La arquitectura fue uno de los componentes fundamentales de la propuesta interdisciplinaria del CAYC. En su origen, el Centro estuvo ligado a la Fundación de Investigación Interdisciplinaria, el espacio que dio cabida a un grupo de profesores disidentes de la Facultad de Arquitectura y Ciencias Exactas de la Universidad de Buenos Aires, tras la ocupación forzada de las universidades nacionales que tuvo lugar tras el golpe de Estado de 1966. Este origen dejó su impronta en distintos aspectos del centro, como el carácter proyectual de muchas de las iniciativas, el uso de las heliografías en sus exposiciones -una técnica de reproducción usualmente empleada en planos-, la colaboración con el sector industrial en exposiciones y concursos, y la presencia de varios artistas-arquitectos en la formación del Grupo de los Trece.
Eduardo Sacriste (1905–99) fue arquitecto y docente universitario.
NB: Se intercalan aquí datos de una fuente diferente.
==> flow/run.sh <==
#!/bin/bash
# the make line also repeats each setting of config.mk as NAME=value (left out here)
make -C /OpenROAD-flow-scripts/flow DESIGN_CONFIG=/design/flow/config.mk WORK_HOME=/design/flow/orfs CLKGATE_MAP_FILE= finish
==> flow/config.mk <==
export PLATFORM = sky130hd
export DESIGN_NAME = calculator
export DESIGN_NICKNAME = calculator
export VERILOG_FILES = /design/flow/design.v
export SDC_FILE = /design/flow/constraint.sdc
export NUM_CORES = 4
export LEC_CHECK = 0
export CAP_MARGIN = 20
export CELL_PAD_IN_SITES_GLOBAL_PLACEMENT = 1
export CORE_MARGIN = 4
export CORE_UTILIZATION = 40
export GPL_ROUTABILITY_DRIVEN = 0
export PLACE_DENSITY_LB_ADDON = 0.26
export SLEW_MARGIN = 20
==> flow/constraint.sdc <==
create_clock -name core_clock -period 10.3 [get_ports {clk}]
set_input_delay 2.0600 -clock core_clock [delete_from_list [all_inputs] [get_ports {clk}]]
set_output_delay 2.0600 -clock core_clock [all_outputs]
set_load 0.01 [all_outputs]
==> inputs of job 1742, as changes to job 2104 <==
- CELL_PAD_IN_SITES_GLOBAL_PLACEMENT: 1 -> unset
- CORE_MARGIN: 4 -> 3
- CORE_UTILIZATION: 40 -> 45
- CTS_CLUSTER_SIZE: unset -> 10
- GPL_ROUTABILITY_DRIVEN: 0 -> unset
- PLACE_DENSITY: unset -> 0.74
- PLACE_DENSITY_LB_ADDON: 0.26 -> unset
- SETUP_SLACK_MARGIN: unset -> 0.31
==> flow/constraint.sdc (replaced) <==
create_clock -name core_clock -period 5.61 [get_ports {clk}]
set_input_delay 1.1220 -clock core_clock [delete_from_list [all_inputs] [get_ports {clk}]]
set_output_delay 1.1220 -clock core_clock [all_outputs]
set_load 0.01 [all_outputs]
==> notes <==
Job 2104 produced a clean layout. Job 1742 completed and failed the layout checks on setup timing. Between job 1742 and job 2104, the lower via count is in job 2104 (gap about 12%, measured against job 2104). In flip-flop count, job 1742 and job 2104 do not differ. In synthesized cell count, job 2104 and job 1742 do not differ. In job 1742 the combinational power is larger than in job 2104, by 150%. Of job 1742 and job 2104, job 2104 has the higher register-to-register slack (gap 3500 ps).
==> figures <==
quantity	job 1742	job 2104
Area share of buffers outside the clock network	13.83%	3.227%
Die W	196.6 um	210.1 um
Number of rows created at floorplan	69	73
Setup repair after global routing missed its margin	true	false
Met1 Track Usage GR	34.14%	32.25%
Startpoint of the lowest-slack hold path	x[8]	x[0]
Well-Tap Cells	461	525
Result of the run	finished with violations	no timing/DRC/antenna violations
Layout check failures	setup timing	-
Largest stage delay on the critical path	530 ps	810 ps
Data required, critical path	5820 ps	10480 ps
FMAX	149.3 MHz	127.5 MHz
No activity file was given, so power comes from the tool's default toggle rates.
==> build 95: inputs <==
==> flow/design.v <==
module alu (
    input               i_clk,
    input               i_rst_n,
    input               i_valid,
    input signed [11:0] i_data_a,
    input signed [11:0] i_data_b,
    input        [2:0]  i_inst,
    output              o_valid,
    output       [11:0] o_data,
    output              o_overflow
);
reg  [11:0] o_data_w, o_data_r;
reg         o_valid_w, o_valid_r;
reg         o_overflow_w, o_overflow_r;
reg  [19:0] data_old;
reg         overflow_old;
wire [12:0] data_add, data_sub, data_mean;
wire [23:0] data_mul;
wire [19:0] data_mul_round;
wire [20:0] data_mac;
wire [11:0] data_a_abs, data_b_abs;
assign o_valid = o_valid_r;
assign o_data = o_data_r;
assign o_overflow = o_overflow_r;
assign data_add = {i_data_a[11], i_data_a} + {i_data_b[11], i_data_b};
assign data_sub = {i_data_a[11], i_data_a} - {i_data_b[11], i_data_b};
assign data_mul = {{12{i_data_a[11]}}, i_data_a} * {{12{i_data_b[11]}}, i_data_b};
assign data_mul_round = {data_mul[23], data_mul[23:5]} + {19'd0, data_mul[4]};
assign data_mac = {data_mul_round[19], data_mul_round} + {data_old[19], data_old};
assign data_mean = data_add >> 1;
assign data_a_abs = i_data_a[11]? ~(i_data_a)+12'd1: i_data_a;
assign data_b_abs = i_data_b[11]? ~(i_data_b)+12'd1: i_data_b;
always@(*) begin
  o_data_w = 12'd0;
  o_valid_w = i_valid;
  o_overflow_w = 1'b0;
  case(i_inst)
    3'b000: begin  
      o_overflow_w = ^data_add[12:11];
      o_data_w = data_add[11:0];
    end
    3'b001: begin  
      o_overflow_w = ^data_sub[12:11];
      o_data_w = data_sub[11:0];
    end
    3'b010: begin  
      o_data_w = data_mul_round[11:0];
      o_overflow_w = ~(data_mul_round[19:11] == 9'b1_1111_1111 | data_mul_round[19:11] == 9'b0_0000_0000);
    end
    3'b011: begin  
      o_data_w = data_mac[11:0]; 
      o_overflow_w = ~(data_mac[20:11] == 10'b11_1111_1111 | data_mac[20:11] == 10'b00_0000_0000) | overflow_old;
    end
    3'b100: begin  
      o_data_w = ~(i_data_a ^ i_data_b);
    end
    3'b101: begin  
      o_data_w = ~i_data_a[11]? i_data_a: 12'd0;
    end
    3'b110: begin  
      o_data_w = data_mean[11:0];
    end
    3'b111: begin  
      o_data_w = (data_a_abs >= data_b_abs)? data_a_abs: data_b_abs;
    end
  endcase
end
always@(posedge i_clk or negedge i_rst_n) begin
  if(~i_rst_n) begin
    o_data_r <= 12'd0;
    o_overflow_r <= 1'b0;
    o_valid_r <= 1'b0;
  end 
  else begin
    o_data_r <= o_data_w;
    o_overflow_r <= o_overflow_w;
    o_valid_r <= o_valid_w;
  end
end
always@(posedge i_clk or negedge i_rst_n) begin
  if(~i_rst_n) begin
    data_old <= 20'd0;
    overflow_old <= 1'b0;
  end
  else if(i_valid) begin
    if(i_inst == 3'b011)begin
      data_old <= {{8{o_data_w[11]}}, o_data_w};
      overflow_old <= o_overflow_w;
    end
    else begin
      data_old <= 20'd0;
      overflow_old <= 1'b0;
    end
  end
end
endmodule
Basándose en algunas de las propuestas de Le Corbusier y Frank Lloyd Wright, elaboró una visión de la arquitectura moderna que privilegiaba materiales y tecnologías constructivas autóctonas, estableciendo un vínculo con costumbres y condiciones climáticas y ambientales de cada territorio. Una visión que puso en práctica en encargos públicos y viviendas unifamiliares, en la Provincia de Tucumán, en el noroeste argentino, específicamente. Se graduó en 1932 y, en 1942, se trasladó a los Estados Unidos, impartiendo clases, ocasionalmente en el MIT (Boston) y en Tulane University (Nueva Orleans). Entre 1945 y 1960 fue el director de la Escuela de Arquitectura en la Universidad de Tucumán.
En el ámbito del CAYC, realizó una conferencia anterior sobre su experiencia en la India durante dos estadías de trabajo (GT-385; doc. no. 1478872) y la presentación del libro Huellas de edificios (GT-451; doc. no. 1479027). En esta oportunidad, la gacetilla anuncia dos conferencias a realizarse en la sede del Centro durante julio de 1977: “Siete cúpulas notables” y “El caballo y su imagen en el arte”.
Sacriste se destacó como estudioso de la construcción abovedada, percibiendo en este sistema la posibilidad de recuperar una tradición local sin abandonar postulados modernos. La conferencia coincide con la publicación de su manual Viviendas con bóvedas (Buenos Aires: Espacio Editora, 1977).
Entre las décadas de sesenta y setenta, un grupo de arquitectos formados por Sacriste construyeron viviendas aplicando variantes sobre el sistema de las bóvedas tabicadas clásicas. Tales variaciones diseñadas en su momento para una zona concreta, trascendieron su condición local, aplicándose posteriormente en distintos proyectos internacionales.
La arquitectura, el arte y el diseño —siendo vías preferenciales para mejorar las condiciones de vida ciudadana y así impulsar el cambio social— fue una de las preocupaciones básicas entre las actividades organizadas por el CAYC.